(Collected data)

········

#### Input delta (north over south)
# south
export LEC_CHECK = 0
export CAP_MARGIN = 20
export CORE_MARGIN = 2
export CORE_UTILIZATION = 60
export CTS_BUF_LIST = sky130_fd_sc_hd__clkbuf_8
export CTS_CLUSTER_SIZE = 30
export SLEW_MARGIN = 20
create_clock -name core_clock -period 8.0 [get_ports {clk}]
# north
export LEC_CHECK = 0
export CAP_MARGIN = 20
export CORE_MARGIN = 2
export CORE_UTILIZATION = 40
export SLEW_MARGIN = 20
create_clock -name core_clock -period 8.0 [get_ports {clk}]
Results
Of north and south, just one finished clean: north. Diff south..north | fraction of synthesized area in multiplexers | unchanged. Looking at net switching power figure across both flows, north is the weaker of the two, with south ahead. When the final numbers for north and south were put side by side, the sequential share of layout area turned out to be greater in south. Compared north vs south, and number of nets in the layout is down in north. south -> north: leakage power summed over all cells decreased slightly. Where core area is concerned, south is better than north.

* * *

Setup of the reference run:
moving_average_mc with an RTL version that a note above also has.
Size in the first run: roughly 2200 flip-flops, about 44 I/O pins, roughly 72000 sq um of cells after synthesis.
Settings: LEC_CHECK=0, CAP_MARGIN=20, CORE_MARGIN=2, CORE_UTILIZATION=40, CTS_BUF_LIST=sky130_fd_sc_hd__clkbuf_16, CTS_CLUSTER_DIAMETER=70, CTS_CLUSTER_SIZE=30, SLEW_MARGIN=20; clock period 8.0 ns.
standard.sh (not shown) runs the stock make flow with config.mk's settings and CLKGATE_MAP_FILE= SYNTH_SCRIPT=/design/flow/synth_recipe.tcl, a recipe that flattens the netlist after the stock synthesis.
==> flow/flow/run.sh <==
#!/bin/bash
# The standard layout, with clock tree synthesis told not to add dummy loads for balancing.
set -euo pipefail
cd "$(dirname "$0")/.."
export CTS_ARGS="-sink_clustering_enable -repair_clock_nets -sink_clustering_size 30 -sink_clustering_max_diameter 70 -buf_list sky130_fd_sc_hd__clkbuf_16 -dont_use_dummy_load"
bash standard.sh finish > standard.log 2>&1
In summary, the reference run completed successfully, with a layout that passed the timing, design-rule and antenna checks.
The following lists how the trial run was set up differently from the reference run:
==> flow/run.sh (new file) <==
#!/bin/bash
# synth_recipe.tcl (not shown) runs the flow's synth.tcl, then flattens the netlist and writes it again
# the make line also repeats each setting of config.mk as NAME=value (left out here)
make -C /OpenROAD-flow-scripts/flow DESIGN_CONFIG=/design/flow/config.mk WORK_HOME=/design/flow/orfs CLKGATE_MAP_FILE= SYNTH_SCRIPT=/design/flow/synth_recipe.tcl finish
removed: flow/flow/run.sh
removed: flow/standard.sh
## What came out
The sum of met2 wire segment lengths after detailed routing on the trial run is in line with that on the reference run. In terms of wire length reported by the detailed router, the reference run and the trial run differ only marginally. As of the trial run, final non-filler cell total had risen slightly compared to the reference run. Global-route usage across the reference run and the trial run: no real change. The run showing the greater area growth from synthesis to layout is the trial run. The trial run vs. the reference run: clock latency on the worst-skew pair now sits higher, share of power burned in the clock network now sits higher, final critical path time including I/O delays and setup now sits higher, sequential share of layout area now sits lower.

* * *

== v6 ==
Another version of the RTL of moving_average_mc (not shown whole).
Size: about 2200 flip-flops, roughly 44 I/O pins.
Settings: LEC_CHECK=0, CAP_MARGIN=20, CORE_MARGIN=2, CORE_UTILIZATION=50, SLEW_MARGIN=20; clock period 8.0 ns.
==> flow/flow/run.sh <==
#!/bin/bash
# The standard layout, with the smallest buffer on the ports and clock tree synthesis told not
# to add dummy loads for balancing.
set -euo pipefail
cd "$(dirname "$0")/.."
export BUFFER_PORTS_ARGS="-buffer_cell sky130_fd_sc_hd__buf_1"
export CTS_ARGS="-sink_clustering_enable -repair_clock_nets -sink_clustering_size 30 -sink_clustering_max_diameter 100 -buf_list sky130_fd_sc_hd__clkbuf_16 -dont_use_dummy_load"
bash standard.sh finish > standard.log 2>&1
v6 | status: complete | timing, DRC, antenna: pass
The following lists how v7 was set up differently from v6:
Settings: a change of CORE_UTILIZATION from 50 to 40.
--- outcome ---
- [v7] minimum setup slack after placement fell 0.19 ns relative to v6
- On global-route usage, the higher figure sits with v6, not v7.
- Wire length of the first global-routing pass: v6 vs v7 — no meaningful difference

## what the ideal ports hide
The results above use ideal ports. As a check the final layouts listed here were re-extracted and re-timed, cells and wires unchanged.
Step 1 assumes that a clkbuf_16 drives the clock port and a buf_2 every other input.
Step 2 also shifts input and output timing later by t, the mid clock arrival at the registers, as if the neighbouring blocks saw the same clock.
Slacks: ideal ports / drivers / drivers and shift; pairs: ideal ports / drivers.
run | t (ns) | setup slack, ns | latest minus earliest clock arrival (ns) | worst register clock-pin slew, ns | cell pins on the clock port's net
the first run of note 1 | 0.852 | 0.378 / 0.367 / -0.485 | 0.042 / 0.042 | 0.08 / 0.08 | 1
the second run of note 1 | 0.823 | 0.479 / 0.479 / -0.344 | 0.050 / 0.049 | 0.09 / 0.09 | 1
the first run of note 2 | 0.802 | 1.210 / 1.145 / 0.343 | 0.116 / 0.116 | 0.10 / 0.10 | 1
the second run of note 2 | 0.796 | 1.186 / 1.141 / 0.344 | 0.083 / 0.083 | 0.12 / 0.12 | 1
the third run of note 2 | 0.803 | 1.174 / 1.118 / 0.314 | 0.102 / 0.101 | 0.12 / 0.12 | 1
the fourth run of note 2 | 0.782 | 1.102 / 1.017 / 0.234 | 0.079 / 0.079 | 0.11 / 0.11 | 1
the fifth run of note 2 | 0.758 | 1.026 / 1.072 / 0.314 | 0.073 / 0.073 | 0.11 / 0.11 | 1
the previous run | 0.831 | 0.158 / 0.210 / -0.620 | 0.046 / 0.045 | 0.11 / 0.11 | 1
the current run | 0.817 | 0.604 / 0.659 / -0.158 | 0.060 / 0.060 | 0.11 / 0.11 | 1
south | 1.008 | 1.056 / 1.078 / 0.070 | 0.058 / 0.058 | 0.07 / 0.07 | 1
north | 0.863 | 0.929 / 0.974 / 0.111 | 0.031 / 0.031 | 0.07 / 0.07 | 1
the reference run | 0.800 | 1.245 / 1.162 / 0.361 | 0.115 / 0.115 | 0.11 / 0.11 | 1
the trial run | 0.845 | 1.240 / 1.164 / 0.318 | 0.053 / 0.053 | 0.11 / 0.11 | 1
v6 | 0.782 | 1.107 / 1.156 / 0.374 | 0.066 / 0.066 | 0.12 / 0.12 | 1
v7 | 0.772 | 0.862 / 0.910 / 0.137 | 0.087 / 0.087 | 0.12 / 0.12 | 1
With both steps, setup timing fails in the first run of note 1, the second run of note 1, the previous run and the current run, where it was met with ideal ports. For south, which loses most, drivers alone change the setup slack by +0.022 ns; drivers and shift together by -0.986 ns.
Source: an optimization exercise on an open RTL-to-GDS flow (aim: small area and few clock cycles per item). Production flows keep margins and buffers that such runs may drop. The RTL was checked by simulation tests, not by an equivalence proof against the original design.

File: design/flow/flow/run.sh
#!/bin/bash
set -euo pipefail
export REMOVE_ABC_BUFFERS=1
export BUFFER_PORTS_ARGS="-buffer_cell sky130_fd_sc_hd__buf_1"
export CTS_ARGS="-sink_clustering_enable -repair_clock_nets -buf_list {sky130_fd_sc_hd__clkbuf_4 sky130_fd_sc_hd__clkbuf_8} -sink_clustering_size 30 -sink_clustering_max_diameter 80 -dont_use_dummy_load"
bash standard.sh > standard.log 2>&1
File: design/flow/standard.sh
#!/bin/bash
# synth_recipe.tcl (not shown) runs the flow's synth.tcl, then flattens the netlist and writes it again
# the make line also repeats each setting of config.mk as NAME=value (left out here)
make -C /OpenROAD-flow-scripts/flow DESIGN_CONFIG=/design/flow/config.mk WORK_HOME=/design/flow/orfs CLKGATE_MAP_FILE= SYNTH_SCRIPT=/design/flow/synth_recipe.tcl "${@:-finish}"
File: design/flow/config.mk
export PLATFORM = sky130hd
export DESIGN_NAME = sine_oscillator_sample_generator
export DESIGN_NICKNAME = sine_oscillator_sample_generator
export VERILOG_FILES = /design/flow/design.v
export SDC_FILE = /design/flow/constraint.sdc
export NUM_CORES = 4
export LEC_CHECK = 0
export ABC_AREA = 1
export CAP_MARGIN = 20
export CORE_MARGIN = 2
export CORE_UTILIZATION = 40
export CTS_BUF_LIST = sky130_fd_sc_hd__clkbuf_4 sky130_fd_sc_hd__clkbuf_8
export GPL_TIMING_DRIVEN = 0
export SETUP_SLACK_MARGIN = 0.2
export SLEW_MARGIN = 20
export SYNTH_HIERARCHICAL = 1
export SYNTH_MEMORY_MAX_BITS = 65536
export SYNTH_MINIMUM_KEEP_SIZE = 0
File: design/flow/constraint.sdc
create_clock -name core_clock -period 7.5 [get_ports {clk}]
set_input_delay 1.5000 -clock core_clock [delete_from_list [all_inputs] [get_ports {clk}]]
set_output_delay 1.5000 -clock core_clock [all_outputs]
set_load 0.01 [all_outputs]
File: design/flow/design.v
package sosg_pkg;
    localparam int unsigned PHASE_BITS_DEF      = 32;
    localparam int unsigned TABLE_ADDR_BITS_DEF = 10;
    localparam int unsigned SAMPLE_BITS_DEF     = 16;
    localparam int unsigned CELL_BITS = 8;
    localparam int unsigned AMP_BITS       = 15;
    localparam int unsigned STEP_BITS      = 32;
    localparam int unsigned APB_DATA_BITS  = 32;
    localparam int unsigned APB_ADDR_BITS  = 3;
    localparam logic [AMP_BITS-1:0]  AMP_RESET  = 15'd2048;
    localparam logic [STEP_BITS-1:0] STEP_RESET = 32'd0;
    localparam logic REG_AMPLITUDE  = 1'b0;
    localparam logic REG_PHASE_STEP = 1'b1;
    localparam int unsigned IN_DATA_BITS = 8;
    typedef struct packed {
        logic [AMP_BITS-1:0]  amplitude;
        logic [STEP_BITS-1:0] phase_step;
    } cfg_t;
    typedef struct packed {
        logic restart;
        logic block_end;
        logic carry;
    } cell_ctl_t;
endpackage
module sosg_add32 (
    input  logic [31:0] a,
    input  logic [31:0] b,
    output logic [31:0] s
);
    logic [10:0] s_lo;
    logic [10:0] s_mid;
    logic [9:0]  s_hi;
    logic [10:0] ones_mid;
    logic [9:0]  ones_hi;
    logic        c_lo;
    logic        c_mid0;
    logic        c_mid;
    logic        c_hi0;
    sosg_rca #(.W(11)) u_lo (
        .a (a[10:0]),  .b (b[10:0]),  .ci (1'b0), .s (s_lo),  .co (c_lo)
    );
    sosg_rca #(.W(11)) u_mid (
        .a (a[21:11]), .b (b[21:11]), .ci (1'b0), .s (s_mid), .co (c_mid0)
    );
    sosg_rca #(.W(10)) u_hi (
        .a (a[31:22]), .b (b[31:22]), .ci (1'b0), .s (s_hi),  .co (c_hi0)
    );
    assign ones_mid[0] = 1'b1;
    assign ones_hi[0]  = 1'b1;
    genvar i;
    generate
        for (i = 1; i < 11; i++)
        begin : g_mid
            assign ones_mid[i] = ones_mid[i-1] & s_mid[i-1];
        end
        for (i = 1; i < 10; i++)
        begin : g_hi
            assign ones_hi[i] = ones_hi[i-1] & s_hi[i-1];
        end
    endgenerate
    assign c_mid = c_mid0 | (c_lo & ones_mid[10] & s_mid[10]);
    assign s     = {s_hi ^ ({10{c_mid}} & ones_hi), s_mid ^ ({11{c_lo}} & ones_mid), s_lo};
endmodule
module sosg_rca #(
    parameter int unsigned W = 8
) (
    input  logic [W-1:0] a,
    input  logic [W-1:0] b,
    input  logic         ci,
    output logic [W-1:0] s,
    output logic         co
);
    logic [W:0] c;
    assign c[0] = ci;
    genvar i;
    generate
        for (i = 0; i < W; i++)
        begin : g_bit
            sosg_fa u_fa (
                .a  (a[i]),
                .b  (b[i]),
                .c  (c[i]),
                .s  (s[i]),
                .co (c[i+1])
            );
        end
    endgenerate
    assign co = c[W];
endmodule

········

▶ **Your goal**: Repeat exactly the lines above from the one with "moving_average_mc with an" up to and including the one with "CTS_CLUSTER_SIZE=30, SLEW_MARGIN=20; clock period 8.0 ns.". No other line belongs in the reply.

▶ **Response to the task**:
moving_average_mc with an RTL version that a note above also has.
Size in the first run: roughly 2200 flip-flops, about 44 I/O pins, roughly 72000 sq um of cells after synthesis.
Settings: LEC_CHECK=0, CAP_MARGIN=20, CORE_MARGIN=2, CORE_UTILIZATION=40, CTS_BUF_LIST=sky130_fd_sc_hd__clkbuf_16, CTS_CLUSTER_DIAMETER=70, CTS_CLUSTER_SIZE=30, SLEW_MARGIN=20; clock period 8.0 ns.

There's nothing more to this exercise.